- [What you should do]:
Go through the records below and copy out every line holding "finish".

- [Records for the task]:
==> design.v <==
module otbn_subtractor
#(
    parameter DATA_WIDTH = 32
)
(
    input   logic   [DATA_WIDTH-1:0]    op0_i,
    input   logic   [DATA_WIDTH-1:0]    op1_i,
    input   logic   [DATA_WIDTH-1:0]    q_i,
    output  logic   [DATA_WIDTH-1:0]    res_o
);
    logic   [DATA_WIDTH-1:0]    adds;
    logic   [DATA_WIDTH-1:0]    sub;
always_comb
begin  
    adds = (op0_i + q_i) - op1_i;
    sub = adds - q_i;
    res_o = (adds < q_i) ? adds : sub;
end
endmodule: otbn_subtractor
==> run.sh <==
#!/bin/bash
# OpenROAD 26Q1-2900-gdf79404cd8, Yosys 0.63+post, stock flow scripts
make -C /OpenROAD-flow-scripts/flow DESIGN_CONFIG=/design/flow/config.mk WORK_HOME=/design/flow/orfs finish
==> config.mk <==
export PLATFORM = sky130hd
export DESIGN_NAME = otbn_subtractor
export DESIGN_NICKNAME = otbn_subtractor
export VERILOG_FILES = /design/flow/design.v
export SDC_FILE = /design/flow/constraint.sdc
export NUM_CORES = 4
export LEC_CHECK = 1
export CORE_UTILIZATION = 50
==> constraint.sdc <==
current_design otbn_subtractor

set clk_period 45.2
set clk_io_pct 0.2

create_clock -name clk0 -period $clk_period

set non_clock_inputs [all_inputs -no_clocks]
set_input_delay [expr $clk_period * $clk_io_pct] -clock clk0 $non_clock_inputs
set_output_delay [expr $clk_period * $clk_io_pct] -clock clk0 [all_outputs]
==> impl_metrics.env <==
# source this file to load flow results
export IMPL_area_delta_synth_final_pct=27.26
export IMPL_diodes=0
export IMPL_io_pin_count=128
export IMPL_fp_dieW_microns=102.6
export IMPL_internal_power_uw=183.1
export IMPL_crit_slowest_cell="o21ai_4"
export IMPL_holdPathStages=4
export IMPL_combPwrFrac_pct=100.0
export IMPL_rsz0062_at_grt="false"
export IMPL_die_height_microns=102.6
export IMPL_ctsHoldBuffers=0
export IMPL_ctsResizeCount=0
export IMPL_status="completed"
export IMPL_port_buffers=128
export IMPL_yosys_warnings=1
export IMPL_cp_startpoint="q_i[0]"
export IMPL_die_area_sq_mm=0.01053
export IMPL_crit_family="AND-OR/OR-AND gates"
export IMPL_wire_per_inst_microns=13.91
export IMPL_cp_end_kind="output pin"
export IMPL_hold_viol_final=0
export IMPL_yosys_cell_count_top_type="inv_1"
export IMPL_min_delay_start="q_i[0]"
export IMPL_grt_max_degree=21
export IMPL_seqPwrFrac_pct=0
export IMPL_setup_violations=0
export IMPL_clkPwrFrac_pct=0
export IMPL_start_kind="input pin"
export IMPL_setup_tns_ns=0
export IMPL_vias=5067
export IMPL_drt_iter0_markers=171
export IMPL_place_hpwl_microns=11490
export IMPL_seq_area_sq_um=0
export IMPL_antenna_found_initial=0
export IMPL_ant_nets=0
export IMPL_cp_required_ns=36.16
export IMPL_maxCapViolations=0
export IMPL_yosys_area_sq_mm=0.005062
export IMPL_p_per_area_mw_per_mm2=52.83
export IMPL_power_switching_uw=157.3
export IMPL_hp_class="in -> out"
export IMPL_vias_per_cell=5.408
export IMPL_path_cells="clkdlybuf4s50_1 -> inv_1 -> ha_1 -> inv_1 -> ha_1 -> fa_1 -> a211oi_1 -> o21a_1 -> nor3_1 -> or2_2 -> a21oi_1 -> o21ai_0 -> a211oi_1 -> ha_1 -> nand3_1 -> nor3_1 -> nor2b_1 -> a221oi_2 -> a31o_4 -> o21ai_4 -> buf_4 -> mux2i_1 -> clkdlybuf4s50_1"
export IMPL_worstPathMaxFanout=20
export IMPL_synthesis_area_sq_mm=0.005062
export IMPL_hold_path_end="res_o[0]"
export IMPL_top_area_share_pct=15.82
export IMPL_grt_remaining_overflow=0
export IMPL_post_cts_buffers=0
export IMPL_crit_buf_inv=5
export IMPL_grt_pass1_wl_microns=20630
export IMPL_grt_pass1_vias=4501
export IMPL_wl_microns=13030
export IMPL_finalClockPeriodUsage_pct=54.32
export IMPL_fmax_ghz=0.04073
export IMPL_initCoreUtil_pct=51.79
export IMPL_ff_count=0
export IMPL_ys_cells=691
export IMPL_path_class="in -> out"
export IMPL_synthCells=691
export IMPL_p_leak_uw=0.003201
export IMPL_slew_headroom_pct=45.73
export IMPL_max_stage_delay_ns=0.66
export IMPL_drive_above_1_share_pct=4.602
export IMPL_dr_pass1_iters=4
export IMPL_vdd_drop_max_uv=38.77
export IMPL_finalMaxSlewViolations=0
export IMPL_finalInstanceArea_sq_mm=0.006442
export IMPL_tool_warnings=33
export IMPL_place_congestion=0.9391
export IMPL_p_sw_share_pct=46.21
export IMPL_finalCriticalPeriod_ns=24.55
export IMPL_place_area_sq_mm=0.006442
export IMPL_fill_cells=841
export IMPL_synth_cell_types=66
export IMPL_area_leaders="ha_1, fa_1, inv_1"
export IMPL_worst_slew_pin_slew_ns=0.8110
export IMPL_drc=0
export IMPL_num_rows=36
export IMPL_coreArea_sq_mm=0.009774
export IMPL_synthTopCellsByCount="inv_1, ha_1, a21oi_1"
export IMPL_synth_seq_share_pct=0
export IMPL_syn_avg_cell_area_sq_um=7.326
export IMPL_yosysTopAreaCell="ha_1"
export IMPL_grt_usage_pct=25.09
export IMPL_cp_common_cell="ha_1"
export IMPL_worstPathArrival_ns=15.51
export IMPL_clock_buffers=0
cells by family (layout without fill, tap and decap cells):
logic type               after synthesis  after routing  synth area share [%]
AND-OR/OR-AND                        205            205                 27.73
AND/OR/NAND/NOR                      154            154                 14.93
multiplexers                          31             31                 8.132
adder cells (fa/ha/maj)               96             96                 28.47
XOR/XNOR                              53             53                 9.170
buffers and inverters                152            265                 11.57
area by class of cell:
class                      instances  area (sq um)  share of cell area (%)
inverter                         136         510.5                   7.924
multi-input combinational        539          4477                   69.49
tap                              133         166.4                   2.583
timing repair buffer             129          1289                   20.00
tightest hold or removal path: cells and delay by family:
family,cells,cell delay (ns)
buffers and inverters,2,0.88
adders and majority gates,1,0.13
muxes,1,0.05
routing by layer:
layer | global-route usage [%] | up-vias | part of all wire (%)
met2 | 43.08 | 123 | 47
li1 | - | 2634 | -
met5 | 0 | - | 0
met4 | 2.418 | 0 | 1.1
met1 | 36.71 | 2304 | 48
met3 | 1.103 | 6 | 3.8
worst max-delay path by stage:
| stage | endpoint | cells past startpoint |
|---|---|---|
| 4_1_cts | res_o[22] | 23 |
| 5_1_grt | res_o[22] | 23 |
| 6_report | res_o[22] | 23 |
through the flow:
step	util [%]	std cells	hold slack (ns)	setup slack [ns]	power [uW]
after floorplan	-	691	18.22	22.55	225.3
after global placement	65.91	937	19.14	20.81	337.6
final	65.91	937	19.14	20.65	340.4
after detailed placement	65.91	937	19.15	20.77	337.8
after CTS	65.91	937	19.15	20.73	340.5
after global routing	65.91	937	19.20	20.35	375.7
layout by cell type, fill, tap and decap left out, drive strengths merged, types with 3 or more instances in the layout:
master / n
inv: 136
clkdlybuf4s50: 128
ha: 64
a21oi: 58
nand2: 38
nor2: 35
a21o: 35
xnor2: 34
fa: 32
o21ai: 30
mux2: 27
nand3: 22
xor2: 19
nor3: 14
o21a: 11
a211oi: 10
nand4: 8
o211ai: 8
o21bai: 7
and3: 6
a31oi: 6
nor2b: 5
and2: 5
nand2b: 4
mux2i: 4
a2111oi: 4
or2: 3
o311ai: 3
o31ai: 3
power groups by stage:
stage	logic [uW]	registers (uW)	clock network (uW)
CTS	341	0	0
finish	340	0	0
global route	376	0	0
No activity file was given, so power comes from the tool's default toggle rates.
==
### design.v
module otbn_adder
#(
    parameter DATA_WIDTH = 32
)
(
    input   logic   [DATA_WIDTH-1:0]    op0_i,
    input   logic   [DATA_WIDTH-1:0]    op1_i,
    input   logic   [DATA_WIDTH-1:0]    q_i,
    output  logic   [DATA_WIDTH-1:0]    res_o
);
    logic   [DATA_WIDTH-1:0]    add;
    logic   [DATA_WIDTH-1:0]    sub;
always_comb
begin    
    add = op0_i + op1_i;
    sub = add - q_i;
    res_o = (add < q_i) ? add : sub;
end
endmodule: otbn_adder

- [Expected answer]:
make -C /OpenROAD-flow-scripts/flow DESIGN_CONFIG=/design/flow/config.mk WORK_HOME=/design/flow/orfs finish
finish	340	0	0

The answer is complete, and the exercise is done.